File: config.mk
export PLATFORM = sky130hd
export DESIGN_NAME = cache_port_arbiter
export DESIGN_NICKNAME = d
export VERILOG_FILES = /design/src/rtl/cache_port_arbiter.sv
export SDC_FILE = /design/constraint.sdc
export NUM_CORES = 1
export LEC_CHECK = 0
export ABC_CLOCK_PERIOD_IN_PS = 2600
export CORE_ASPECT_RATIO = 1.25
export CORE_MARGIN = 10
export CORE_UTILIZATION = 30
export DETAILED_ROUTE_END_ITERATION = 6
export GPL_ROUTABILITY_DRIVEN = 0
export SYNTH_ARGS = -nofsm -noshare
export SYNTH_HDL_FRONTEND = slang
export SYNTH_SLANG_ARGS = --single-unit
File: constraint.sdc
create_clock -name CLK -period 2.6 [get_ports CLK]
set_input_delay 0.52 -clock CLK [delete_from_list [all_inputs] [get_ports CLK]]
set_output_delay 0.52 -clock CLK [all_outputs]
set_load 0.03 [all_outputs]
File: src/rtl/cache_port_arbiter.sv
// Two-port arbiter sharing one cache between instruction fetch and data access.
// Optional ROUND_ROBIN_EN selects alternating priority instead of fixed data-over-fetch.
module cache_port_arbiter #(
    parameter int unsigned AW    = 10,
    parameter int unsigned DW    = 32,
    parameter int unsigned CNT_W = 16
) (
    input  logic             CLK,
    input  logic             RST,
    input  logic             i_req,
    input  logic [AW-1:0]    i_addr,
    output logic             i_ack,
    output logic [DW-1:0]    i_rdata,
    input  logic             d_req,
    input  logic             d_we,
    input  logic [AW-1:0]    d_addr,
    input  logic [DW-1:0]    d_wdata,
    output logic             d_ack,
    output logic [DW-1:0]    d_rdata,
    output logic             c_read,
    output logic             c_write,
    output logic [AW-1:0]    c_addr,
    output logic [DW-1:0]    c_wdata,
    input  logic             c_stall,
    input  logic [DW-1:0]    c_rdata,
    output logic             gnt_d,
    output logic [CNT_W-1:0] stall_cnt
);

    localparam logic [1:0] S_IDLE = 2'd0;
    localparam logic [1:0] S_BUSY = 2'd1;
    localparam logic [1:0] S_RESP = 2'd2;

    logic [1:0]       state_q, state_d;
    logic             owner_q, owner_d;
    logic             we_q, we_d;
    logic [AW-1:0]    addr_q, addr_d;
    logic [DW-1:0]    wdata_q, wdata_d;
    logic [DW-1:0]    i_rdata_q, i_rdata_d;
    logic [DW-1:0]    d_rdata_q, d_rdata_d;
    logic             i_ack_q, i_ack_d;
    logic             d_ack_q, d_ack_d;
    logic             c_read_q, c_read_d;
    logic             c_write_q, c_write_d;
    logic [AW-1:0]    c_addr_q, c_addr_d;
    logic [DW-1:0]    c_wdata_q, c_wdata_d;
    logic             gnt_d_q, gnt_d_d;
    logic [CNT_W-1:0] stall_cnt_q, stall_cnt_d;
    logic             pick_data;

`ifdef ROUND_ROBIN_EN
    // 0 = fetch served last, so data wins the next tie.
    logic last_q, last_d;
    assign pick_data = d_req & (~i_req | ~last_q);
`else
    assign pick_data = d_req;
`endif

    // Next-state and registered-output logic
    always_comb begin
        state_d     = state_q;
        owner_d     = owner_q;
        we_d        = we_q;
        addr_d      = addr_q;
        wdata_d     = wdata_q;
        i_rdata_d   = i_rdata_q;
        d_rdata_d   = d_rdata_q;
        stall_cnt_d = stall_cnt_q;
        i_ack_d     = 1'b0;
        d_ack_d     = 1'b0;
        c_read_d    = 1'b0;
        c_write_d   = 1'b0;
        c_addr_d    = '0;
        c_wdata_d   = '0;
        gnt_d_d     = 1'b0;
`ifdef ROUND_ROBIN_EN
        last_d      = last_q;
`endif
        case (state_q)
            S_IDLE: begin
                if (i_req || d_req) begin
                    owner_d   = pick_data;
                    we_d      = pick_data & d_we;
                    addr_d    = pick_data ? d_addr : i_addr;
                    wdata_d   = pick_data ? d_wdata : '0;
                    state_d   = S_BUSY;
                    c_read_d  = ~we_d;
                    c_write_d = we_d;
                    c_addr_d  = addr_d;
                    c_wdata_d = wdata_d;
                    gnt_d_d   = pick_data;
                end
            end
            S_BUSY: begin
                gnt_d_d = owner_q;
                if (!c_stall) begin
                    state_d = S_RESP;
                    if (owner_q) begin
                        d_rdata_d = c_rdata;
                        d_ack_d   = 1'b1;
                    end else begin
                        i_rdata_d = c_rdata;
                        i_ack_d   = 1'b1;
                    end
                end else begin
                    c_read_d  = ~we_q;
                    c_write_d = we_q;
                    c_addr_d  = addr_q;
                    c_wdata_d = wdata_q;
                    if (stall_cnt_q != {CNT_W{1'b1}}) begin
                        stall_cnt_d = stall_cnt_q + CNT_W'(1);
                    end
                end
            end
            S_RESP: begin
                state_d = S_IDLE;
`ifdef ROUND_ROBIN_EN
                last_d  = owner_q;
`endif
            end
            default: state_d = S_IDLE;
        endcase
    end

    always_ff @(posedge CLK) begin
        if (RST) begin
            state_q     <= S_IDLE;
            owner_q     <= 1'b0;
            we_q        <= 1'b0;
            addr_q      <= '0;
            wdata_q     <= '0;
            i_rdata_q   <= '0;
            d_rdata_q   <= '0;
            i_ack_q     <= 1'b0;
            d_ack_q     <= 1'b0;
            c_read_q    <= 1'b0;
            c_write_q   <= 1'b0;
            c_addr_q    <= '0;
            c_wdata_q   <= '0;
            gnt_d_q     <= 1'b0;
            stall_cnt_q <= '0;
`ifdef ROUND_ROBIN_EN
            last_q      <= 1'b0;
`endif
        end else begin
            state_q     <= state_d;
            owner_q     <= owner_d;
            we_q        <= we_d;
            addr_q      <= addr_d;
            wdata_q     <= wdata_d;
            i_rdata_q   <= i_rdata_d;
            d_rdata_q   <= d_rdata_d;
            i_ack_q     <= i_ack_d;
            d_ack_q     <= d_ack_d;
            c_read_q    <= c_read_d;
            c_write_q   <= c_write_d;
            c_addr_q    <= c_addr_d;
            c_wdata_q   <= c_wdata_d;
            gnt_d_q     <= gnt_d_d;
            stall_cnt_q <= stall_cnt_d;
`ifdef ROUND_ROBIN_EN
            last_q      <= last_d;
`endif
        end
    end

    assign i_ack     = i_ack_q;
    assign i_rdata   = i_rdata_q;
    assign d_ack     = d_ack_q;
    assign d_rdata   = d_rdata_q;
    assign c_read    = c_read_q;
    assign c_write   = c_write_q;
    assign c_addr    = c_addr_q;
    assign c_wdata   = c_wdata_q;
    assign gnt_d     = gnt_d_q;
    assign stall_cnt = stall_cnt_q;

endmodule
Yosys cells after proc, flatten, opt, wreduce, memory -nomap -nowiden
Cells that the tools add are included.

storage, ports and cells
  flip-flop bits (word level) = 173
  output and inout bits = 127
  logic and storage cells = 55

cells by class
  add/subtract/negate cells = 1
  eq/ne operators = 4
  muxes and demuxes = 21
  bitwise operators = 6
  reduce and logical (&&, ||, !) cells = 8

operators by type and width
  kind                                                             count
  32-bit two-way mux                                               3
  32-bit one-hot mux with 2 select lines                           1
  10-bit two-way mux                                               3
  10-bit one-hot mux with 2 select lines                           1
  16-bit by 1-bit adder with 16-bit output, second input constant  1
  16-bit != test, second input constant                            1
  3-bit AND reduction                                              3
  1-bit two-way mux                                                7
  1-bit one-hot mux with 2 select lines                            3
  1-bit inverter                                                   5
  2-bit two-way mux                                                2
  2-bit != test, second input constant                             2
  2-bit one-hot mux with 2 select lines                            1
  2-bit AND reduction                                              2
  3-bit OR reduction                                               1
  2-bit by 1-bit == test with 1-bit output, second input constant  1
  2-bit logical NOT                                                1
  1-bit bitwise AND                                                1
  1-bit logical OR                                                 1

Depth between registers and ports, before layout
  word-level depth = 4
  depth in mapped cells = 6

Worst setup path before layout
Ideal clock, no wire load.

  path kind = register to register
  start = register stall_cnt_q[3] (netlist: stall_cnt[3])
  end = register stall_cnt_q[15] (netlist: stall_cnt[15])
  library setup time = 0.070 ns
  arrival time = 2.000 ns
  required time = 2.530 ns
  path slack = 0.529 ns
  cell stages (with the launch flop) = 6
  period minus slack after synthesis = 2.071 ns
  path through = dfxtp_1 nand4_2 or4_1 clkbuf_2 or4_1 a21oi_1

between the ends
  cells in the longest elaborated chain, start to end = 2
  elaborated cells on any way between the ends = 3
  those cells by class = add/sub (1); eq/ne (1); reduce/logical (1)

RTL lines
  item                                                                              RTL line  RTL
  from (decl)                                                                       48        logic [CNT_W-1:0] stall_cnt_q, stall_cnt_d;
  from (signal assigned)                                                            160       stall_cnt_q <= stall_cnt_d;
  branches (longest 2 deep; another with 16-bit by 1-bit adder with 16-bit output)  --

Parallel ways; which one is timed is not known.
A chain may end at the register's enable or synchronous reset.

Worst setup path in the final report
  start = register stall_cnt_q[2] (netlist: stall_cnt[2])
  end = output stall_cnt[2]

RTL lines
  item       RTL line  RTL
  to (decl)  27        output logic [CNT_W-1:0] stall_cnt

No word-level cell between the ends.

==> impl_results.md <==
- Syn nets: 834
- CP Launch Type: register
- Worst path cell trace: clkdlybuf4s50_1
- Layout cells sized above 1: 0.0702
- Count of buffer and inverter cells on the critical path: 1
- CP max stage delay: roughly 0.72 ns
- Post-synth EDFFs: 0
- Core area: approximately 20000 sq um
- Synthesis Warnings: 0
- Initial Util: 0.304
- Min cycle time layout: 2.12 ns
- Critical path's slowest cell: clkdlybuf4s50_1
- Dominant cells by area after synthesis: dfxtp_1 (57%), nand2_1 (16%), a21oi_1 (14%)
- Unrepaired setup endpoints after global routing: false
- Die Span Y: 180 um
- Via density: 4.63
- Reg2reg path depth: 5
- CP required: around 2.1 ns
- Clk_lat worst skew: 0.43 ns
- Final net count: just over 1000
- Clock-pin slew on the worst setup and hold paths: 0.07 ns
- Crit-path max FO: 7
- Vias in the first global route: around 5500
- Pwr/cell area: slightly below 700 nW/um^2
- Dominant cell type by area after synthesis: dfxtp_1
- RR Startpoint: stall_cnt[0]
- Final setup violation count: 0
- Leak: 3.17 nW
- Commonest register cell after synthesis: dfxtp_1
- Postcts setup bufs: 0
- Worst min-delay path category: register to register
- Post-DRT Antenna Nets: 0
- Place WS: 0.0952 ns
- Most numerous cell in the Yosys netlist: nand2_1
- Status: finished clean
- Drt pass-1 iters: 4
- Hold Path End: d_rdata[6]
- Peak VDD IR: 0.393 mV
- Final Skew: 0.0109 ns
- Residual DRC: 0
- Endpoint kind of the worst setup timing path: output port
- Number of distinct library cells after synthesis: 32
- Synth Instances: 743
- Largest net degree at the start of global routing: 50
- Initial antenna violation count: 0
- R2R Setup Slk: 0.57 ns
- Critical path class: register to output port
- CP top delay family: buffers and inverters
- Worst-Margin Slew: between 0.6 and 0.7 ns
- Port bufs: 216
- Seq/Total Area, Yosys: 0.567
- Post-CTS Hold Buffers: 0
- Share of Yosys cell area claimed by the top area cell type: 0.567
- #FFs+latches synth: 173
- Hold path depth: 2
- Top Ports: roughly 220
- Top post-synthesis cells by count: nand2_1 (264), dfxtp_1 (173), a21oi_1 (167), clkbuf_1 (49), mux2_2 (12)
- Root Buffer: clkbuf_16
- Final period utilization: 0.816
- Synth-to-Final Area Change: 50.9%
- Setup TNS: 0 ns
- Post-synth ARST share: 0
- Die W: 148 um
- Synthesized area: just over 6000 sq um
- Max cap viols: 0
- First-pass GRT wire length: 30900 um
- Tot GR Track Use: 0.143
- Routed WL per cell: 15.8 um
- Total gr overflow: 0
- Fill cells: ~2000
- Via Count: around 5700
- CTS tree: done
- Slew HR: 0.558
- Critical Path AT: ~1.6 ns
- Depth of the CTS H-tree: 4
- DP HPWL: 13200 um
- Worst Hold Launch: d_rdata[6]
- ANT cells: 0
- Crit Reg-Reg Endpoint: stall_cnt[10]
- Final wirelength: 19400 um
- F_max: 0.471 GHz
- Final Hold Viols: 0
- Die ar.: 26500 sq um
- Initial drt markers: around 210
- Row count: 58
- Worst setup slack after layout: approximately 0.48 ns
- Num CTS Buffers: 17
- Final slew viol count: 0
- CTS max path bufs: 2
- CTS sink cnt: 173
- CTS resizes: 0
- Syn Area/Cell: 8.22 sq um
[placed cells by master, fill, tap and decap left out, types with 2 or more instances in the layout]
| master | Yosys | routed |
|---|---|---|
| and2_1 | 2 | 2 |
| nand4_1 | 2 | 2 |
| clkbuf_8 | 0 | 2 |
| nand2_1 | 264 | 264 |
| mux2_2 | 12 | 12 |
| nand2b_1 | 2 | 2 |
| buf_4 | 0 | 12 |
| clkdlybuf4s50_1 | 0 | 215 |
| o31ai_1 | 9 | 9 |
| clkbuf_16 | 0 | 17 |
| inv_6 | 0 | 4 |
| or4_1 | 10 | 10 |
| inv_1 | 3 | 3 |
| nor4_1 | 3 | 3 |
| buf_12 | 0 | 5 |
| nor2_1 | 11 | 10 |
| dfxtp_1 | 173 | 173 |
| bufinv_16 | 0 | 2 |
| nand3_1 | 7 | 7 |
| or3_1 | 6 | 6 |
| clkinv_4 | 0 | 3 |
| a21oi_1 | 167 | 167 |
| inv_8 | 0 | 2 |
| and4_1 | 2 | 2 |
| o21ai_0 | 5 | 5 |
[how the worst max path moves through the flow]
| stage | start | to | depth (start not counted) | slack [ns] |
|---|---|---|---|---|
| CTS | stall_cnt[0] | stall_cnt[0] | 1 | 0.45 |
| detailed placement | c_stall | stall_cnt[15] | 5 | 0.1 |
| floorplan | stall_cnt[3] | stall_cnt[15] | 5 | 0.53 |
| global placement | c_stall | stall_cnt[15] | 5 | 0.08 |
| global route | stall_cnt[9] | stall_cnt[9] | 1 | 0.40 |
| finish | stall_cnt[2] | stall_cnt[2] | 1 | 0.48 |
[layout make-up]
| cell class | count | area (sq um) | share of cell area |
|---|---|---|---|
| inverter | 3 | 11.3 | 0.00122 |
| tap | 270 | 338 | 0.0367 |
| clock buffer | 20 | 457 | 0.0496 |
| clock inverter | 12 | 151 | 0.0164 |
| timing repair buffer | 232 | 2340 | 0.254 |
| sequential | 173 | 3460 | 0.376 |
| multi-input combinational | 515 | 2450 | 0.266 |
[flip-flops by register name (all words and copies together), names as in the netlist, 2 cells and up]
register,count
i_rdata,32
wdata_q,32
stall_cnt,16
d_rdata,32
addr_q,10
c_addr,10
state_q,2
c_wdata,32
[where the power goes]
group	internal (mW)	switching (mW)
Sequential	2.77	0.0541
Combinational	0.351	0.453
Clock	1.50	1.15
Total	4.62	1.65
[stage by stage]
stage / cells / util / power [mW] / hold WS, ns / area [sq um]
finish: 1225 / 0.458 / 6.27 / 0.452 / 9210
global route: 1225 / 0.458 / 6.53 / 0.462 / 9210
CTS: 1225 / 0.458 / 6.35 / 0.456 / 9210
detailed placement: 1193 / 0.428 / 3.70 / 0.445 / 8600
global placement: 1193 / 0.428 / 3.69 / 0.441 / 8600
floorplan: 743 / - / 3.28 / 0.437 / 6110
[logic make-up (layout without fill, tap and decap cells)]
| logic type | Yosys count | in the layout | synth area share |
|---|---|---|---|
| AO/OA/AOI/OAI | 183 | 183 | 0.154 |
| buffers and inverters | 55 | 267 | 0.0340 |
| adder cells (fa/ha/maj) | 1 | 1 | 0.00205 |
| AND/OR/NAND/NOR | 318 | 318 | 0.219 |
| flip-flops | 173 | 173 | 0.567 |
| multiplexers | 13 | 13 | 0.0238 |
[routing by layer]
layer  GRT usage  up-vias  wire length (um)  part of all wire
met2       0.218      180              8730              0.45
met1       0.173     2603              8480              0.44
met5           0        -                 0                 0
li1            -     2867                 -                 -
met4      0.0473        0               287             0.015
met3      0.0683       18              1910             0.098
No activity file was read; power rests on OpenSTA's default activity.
_ _ _ _ _
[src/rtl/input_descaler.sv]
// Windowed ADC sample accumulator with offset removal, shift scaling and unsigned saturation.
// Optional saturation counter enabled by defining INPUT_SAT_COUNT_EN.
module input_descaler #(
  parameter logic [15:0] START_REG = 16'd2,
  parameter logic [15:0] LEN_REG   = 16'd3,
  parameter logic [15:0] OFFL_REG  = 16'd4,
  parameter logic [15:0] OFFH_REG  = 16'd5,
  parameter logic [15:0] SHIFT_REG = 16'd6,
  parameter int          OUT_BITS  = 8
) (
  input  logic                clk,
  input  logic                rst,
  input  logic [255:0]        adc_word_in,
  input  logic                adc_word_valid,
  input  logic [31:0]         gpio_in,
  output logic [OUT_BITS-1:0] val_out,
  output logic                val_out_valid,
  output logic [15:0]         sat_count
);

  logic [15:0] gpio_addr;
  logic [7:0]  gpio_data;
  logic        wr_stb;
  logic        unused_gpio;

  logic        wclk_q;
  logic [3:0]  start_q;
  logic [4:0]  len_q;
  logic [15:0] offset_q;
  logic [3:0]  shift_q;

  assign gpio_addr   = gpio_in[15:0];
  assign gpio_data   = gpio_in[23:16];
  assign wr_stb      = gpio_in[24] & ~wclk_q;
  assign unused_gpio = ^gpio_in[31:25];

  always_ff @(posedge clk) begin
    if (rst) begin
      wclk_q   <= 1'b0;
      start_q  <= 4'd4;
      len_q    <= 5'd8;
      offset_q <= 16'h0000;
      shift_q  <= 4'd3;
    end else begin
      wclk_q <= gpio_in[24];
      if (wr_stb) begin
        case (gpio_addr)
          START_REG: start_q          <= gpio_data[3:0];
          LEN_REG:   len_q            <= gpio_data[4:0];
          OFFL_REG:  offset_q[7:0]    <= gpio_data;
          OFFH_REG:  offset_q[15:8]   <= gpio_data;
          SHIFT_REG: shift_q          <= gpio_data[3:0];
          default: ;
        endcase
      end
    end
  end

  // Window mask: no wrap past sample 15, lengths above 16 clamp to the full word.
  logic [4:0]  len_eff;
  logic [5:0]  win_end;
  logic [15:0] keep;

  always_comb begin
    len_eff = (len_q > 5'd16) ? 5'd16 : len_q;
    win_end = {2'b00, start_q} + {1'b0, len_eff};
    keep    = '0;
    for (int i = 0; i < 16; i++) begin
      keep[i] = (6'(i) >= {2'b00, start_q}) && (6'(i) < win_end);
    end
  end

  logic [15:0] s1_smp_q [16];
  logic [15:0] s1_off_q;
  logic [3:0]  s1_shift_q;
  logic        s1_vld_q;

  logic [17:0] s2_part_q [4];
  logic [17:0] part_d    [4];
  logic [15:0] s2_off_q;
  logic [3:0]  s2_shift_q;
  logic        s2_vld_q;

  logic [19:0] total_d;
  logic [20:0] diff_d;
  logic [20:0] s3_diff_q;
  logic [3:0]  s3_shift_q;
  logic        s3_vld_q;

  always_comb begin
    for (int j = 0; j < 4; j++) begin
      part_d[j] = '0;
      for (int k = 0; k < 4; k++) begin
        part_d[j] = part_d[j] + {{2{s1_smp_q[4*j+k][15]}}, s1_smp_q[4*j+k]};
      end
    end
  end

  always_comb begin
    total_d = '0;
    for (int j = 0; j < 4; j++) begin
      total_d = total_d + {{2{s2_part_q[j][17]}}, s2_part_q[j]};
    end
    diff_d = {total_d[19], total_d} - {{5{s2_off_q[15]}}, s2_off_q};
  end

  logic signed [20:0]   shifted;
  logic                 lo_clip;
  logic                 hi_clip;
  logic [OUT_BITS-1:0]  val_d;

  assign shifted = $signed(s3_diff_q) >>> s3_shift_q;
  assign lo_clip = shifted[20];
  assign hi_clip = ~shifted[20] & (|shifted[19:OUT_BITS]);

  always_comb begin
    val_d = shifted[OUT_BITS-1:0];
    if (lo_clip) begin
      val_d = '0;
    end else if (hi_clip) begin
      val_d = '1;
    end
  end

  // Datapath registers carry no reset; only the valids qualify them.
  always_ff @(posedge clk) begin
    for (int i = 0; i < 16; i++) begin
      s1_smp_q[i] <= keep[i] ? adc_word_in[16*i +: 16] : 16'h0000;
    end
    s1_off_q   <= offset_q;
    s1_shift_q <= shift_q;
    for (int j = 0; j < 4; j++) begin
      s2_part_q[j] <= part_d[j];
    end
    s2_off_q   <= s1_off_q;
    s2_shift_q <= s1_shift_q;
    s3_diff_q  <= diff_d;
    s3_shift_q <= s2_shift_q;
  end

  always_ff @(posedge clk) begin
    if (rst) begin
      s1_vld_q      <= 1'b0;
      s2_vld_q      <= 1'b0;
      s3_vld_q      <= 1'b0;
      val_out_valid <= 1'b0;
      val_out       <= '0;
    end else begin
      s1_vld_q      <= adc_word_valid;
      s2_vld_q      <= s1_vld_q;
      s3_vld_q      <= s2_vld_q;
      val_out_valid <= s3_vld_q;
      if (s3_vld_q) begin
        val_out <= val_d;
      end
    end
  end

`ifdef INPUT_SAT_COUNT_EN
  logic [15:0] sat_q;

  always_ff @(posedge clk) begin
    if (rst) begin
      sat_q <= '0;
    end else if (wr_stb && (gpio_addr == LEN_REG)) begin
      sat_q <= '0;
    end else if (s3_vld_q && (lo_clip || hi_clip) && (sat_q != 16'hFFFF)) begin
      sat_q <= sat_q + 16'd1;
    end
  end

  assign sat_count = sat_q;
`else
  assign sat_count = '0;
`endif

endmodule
_ _ _ _ _
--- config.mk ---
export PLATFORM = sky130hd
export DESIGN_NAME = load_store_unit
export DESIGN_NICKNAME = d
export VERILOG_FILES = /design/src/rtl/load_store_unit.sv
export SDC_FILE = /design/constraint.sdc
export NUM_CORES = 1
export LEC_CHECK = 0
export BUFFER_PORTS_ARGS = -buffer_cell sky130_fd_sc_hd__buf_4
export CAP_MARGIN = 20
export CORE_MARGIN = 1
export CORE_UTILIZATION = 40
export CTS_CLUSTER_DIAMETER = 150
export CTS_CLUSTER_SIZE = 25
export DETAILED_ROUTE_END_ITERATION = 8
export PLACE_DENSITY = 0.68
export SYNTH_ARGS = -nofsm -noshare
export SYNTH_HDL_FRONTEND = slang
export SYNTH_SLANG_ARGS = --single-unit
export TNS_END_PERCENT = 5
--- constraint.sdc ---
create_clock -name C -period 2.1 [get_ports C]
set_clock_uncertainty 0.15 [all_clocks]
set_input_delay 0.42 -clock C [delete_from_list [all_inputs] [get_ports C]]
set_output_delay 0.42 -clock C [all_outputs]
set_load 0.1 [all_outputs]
_ _ _ _ _
#### [WHAT THE TASK ASKS]
Where the line holding "- Pwr/cell area: slightly below 700 nW/um^2" appears in the listing above, start reproducing exactly, and end with the line holding "- Slew HR: 0.558".

#### [RESPONSE TO THE TASK]
- Pwr/cell area: slightly below 700 nW/um^2
- Dominant cell type by area after synthesis: dfxtp_1
- RR Startpoint: stall_cnt[0]
- Final setup violation count: 0
- Leak: 3.17 nW
- Commonest register cell after synthesis: dfxtp_1
- Postcts setup bufs: 0
- Worst min-delay path category: register to register
- Post-DRT Antenna Nets: 0
- Place WS: 0.0952 ns
- Most numerous cell in the Yosys netlist: nand2_1
- Status: finished clean
- Drt pass-1 iters: 4
- Hold Path End: d_rdata[6]
- Peak VDD IR: 0.393 mV
- Final Skew: 0.0109 ns
- Residual DRC: 0
- Endpoint kind of the worst setup timing path: output port
- Number of distinct library cells after synthesis: 32
- Synth Instances: 743
- Largest net degree at the start of global routing: 50
- Initial antenna violation count: 0
- R2R Setup Slk: 0.57 ns
- Critical path class: register to output port
- CP top delay family: buffers and inverters
- Worst-Margin Slew: between 0.6 and 0.7 ns
- Port bufs: 216
- Seq/Total Area, Yosys: 0.567
- Post-CTS Hold Buffers: 0
- Share of Yosys cell area claimed by the top area cell type: 0.567
- #FFs+latches synth: 173
- Hold path depth: 2
- Top Ports: roughly 220
- Top post-synthesis cells by count: nand2_1 (264), dfxtp_1 (173), a21oi_1 (167), clkbuf_1 (49), mux2_2 (12)
- Root Buffer: clkbuf_16
- Final period utilization: 0.816
- Synth-to-Final Area Change: 50.9%
- Setup TNS: 0 ns
- Post-synth ARST share: 0
- Die W: 148 um
- Synthesized area: just over 6000 sq um
- Max cap viols: 0
- First-pass GRT wire length: 30900 um
- Tot GR Track Use: 0.143
- Routed WL per cell: 15.8 um
- Total gr overflow: 0
- Fill cells: ~2000
- Via Count: around 5700
- CTS tree: done
- Slew HR: 0.558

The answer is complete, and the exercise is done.